> [What needs to be done]: Lift out, unaltered, the lines of the material below between the line holding "dfrtp_1 0.67, or4b_4" and the line holding "- cell area grew 39%", counting both.

________________________________________

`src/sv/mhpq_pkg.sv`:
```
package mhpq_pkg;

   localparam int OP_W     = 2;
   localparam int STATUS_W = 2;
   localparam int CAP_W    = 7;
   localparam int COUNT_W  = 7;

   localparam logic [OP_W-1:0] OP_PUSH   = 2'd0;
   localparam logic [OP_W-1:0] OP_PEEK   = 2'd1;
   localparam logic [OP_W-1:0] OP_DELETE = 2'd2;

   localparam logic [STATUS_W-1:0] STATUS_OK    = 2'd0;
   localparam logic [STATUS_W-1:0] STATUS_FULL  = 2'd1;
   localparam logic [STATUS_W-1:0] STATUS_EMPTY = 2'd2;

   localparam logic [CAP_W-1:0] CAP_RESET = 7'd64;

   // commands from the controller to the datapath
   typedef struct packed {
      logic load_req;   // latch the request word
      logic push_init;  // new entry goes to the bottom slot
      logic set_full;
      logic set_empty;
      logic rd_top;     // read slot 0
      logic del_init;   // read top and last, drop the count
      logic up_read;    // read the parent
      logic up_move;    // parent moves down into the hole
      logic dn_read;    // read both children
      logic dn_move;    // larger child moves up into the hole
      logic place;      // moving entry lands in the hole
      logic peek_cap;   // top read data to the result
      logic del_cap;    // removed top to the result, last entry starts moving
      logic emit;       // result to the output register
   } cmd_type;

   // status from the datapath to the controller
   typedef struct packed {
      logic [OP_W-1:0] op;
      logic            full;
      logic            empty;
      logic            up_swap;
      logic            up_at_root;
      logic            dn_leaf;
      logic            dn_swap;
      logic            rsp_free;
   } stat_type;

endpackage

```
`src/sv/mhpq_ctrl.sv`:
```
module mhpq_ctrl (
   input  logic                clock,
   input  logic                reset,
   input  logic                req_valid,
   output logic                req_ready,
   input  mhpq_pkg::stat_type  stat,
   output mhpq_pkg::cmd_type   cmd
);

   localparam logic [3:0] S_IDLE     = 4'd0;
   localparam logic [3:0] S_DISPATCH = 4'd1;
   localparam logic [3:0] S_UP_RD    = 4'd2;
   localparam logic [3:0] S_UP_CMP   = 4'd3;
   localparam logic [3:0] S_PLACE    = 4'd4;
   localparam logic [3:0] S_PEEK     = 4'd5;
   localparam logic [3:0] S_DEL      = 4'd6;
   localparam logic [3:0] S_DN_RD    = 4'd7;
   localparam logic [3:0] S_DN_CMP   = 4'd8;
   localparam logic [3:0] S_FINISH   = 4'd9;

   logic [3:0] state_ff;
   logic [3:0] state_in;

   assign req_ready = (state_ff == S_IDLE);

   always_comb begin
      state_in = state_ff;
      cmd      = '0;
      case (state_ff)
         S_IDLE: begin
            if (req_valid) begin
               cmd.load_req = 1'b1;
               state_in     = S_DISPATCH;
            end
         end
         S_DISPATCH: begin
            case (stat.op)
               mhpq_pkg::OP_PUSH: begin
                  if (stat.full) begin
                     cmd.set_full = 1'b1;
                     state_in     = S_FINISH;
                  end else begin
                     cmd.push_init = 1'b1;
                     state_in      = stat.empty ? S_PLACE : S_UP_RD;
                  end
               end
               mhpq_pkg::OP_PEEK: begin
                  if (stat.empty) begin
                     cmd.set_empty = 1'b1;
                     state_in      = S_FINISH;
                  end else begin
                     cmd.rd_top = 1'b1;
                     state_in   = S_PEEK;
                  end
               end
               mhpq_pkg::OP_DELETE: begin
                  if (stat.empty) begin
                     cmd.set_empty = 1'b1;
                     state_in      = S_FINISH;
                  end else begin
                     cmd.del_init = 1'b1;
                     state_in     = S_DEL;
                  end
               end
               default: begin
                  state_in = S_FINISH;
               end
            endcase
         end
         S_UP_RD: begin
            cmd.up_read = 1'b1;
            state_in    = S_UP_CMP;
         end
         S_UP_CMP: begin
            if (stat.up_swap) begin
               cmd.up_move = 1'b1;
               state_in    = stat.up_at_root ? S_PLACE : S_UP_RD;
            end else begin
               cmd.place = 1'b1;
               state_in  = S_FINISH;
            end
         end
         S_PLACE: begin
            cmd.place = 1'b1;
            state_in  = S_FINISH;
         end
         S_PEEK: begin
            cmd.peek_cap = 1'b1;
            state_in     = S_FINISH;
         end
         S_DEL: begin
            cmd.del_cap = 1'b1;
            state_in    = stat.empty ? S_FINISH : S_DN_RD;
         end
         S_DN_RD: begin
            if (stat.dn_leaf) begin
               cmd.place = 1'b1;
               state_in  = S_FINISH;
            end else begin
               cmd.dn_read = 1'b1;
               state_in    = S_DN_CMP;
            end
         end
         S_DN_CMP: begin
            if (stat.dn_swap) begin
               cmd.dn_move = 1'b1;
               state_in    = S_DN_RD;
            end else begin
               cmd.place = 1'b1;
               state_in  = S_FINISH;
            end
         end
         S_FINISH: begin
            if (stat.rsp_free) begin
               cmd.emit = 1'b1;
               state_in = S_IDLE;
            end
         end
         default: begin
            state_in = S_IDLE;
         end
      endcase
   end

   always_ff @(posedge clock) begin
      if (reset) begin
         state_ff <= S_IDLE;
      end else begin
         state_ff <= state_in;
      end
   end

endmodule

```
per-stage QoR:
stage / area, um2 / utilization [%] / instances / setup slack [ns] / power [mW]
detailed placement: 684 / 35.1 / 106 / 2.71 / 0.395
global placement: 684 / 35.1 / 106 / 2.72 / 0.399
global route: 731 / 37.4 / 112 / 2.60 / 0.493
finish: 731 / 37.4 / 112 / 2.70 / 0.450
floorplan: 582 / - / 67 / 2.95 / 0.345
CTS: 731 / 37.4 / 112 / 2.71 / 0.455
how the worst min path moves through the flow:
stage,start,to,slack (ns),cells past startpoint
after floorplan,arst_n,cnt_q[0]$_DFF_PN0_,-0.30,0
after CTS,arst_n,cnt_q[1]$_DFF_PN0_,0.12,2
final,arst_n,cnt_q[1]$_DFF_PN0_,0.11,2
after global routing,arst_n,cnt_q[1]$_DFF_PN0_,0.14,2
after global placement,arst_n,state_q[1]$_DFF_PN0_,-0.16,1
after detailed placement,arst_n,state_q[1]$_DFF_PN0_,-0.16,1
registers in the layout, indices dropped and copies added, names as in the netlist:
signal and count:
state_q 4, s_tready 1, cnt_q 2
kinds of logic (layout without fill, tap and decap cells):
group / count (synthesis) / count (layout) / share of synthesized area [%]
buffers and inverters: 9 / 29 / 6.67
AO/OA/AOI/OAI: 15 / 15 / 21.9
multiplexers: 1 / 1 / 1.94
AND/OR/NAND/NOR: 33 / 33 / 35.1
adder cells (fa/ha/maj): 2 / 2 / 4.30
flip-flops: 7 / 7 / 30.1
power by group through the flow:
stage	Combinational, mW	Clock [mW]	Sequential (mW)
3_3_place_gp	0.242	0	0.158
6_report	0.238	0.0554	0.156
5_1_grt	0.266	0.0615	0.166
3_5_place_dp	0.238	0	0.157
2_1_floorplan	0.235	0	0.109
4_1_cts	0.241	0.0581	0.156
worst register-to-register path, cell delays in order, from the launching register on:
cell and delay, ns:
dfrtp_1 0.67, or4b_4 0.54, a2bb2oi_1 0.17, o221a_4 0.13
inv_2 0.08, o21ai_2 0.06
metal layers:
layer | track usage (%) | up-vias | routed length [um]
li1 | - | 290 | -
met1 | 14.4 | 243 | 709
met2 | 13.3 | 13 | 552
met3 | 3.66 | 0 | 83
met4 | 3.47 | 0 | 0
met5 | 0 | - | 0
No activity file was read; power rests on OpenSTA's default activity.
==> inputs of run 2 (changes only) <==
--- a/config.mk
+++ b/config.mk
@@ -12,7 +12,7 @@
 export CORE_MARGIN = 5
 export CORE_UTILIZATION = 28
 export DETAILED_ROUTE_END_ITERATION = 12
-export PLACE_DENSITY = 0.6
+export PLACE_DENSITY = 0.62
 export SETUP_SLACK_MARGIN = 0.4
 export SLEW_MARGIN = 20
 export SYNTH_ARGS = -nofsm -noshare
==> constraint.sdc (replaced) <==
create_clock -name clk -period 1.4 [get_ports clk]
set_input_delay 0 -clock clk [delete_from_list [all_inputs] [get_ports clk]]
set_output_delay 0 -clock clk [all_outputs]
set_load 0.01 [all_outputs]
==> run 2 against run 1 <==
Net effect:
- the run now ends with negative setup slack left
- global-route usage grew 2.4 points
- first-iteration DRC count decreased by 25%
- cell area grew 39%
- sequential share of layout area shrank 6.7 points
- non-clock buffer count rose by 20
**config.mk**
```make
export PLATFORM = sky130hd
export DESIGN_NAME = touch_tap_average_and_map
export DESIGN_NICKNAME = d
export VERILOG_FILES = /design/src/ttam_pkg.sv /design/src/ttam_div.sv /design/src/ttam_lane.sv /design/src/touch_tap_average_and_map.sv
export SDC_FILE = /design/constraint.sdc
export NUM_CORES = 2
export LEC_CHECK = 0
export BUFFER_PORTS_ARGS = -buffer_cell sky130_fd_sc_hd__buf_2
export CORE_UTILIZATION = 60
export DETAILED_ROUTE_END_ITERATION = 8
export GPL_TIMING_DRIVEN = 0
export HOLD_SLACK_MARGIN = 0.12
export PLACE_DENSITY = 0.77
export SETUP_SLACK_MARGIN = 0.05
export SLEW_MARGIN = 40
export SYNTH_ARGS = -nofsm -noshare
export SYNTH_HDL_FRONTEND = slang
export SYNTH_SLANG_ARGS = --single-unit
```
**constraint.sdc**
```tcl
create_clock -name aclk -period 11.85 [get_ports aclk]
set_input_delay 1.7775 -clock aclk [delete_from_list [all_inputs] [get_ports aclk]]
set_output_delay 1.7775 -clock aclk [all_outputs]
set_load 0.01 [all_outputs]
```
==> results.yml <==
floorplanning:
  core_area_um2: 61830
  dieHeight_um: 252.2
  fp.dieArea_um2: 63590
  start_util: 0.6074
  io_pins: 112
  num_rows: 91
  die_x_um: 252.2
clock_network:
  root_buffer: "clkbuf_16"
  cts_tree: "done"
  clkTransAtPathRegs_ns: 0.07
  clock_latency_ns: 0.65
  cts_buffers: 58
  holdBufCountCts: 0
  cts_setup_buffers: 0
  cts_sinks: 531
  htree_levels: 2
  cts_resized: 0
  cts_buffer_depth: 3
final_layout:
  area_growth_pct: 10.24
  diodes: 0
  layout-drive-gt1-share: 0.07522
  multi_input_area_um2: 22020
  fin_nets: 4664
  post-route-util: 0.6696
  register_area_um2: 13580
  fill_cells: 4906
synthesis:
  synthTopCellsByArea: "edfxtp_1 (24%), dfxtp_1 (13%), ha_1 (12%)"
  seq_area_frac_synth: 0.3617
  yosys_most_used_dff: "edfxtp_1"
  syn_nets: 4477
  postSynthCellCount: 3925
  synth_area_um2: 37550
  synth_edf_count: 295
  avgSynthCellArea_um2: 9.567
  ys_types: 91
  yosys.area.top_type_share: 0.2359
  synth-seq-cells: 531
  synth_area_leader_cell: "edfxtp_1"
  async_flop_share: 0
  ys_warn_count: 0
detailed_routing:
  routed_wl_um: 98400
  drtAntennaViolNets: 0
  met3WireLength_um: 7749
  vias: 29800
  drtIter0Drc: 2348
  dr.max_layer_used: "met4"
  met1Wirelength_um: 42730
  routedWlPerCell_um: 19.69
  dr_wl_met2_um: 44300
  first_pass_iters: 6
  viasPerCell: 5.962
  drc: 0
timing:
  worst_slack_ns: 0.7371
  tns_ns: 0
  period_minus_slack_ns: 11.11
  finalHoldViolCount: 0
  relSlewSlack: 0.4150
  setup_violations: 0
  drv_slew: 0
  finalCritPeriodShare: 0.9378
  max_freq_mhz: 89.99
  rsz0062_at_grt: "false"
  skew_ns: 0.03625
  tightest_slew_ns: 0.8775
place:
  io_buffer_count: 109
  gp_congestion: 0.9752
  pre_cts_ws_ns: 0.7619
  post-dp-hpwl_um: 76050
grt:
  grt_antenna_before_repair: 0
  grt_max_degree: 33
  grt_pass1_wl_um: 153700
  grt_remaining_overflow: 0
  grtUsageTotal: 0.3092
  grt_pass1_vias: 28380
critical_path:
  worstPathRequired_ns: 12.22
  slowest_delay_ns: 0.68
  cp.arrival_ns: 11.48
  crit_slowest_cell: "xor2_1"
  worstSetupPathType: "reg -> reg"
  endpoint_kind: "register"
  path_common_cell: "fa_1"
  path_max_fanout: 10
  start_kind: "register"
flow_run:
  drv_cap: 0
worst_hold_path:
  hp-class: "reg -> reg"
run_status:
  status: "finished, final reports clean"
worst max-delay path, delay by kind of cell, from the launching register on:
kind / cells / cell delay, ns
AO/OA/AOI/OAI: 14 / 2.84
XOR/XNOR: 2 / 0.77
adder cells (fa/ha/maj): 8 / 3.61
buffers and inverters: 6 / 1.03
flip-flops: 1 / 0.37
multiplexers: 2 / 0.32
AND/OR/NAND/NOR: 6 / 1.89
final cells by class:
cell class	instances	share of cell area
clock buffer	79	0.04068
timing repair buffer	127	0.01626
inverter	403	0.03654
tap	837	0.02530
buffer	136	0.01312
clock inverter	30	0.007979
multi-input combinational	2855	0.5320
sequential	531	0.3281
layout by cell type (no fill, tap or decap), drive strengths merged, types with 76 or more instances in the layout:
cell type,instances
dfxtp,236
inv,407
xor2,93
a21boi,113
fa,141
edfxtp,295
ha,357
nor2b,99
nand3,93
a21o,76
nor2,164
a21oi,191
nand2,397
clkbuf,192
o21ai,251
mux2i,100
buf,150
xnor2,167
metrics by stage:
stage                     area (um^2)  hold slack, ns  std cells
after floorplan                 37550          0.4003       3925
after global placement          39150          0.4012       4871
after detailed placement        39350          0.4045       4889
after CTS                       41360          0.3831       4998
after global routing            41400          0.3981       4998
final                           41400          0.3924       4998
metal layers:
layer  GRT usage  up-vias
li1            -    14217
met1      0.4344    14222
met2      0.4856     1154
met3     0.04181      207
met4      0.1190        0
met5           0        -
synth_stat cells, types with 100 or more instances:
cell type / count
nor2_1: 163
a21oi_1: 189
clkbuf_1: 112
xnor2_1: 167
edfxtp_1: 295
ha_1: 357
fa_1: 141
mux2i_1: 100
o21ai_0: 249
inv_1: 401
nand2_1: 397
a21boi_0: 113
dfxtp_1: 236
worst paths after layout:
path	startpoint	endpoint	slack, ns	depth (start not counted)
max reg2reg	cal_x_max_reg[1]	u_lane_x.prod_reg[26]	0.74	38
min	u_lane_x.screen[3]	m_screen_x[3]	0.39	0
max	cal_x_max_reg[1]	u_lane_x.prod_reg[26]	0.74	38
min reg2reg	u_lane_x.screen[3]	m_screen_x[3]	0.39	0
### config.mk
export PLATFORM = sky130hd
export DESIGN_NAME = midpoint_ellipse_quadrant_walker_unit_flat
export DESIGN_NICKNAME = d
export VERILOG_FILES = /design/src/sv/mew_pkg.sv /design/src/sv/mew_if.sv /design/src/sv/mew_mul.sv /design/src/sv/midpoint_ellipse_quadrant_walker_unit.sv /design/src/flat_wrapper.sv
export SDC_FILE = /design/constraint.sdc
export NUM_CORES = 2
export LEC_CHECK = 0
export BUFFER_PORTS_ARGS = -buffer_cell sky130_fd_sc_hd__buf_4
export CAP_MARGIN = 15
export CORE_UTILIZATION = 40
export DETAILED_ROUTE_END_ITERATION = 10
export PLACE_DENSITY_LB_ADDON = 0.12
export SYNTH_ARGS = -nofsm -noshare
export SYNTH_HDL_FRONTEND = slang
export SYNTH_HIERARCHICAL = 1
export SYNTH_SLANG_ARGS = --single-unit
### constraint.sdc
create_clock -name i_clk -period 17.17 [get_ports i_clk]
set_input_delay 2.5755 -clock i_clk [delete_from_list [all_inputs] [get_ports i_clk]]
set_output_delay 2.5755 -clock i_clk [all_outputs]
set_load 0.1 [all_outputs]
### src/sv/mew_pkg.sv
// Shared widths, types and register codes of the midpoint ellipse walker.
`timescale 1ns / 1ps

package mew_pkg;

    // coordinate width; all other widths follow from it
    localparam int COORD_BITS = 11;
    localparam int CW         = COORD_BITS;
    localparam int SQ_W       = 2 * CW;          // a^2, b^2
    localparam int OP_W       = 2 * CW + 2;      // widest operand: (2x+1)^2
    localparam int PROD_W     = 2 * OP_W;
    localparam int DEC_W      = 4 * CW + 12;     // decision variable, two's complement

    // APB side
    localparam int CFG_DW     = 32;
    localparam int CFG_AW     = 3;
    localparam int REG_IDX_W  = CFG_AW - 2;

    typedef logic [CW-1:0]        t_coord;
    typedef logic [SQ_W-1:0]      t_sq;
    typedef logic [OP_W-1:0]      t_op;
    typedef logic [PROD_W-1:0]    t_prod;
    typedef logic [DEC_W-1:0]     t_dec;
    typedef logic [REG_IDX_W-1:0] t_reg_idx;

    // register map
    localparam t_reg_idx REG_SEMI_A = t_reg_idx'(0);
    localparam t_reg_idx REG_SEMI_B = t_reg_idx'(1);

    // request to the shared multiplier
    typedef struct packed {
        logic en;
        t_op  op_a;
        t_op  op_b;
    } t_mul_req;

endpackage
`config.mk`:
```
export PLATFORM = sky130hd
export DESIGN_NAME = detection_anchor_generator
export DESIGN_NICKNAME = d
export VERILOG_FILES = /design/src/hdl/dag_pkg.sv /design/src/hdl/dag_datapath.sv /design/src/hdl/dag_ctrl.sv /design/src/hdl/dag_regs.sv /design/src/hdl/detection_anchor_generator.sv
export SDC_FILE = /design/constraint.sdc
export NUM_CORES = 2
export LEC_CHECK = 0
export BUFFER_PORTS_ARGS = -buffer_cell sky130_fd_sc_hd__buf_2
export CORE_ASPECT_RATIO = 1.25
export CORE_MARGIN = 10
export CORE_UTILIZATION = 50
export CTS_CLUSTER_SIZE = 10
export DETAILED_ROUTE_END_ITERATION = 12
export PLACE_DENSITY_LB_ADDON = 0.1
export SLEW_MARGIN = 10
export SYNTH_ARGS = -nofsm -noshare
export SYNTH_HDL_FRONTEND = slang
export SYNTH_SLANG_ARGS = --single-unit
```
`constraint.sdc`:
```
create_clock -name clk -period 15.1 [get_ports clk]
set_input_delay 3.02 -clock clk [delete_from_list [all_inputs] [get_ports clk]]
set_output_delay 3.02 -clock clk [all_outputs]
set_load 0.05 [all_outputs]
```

________________________________________

> [Task result]:
dfrtp_1 0.67, or4b_4 0.54, a2bb2oi_1 0.17, o221a_4 0.13
inv_2 0.08, o21ai_2 0.06
metal layers:
layer | track usage (%) | up-vias | routed length [um]
li1 | - | 290 | -
met1 | 14.4 | 243 | 709
met2 | 13.3 | 13 | 552
met3 | 3.66 | 0 | 83
met4 | 3.47 | 0 | 0
met5 | 0 | - | 0
No activity file was read; power rests on OpenSTA's default activity.
==> inputs of run 2 (changes only) <==
--- a/config.mk
+++ b/config.mk
@@ -12,7 +12,7 @@
 export CORE_MARGIN = 5
 export CORE_UTILIZATION = 28
 export DETAILED_ROUTE_END_ITERATION = 12
-export PLACE_DENSITY = 0.6
+export PLACE_DENSITY = 0.62
 export SETUP_SLACK_MARGIN = 0.4
 export SLEW_MARGIN = 20
 export SYNTH_ARGS = -nofsm -noshare
==> constraint.sdc (replaced) <==
create_clock -name clk -period 1.4 [get_ports clk]
set_input_delay 0 -clock clk [delete_from_list [all_inputs] [get_ports clk]]
set_output_delay 0 -clock clk [all_outputs]
set_load 0.01 [all_outputs]
==> run 2 against run 1 <==
Net effect:
- the run now ends with negative setup slack left
- global-route usage grew 2.4 points
- first-iteration DRC count decreased by 25%
- cell area grew 39%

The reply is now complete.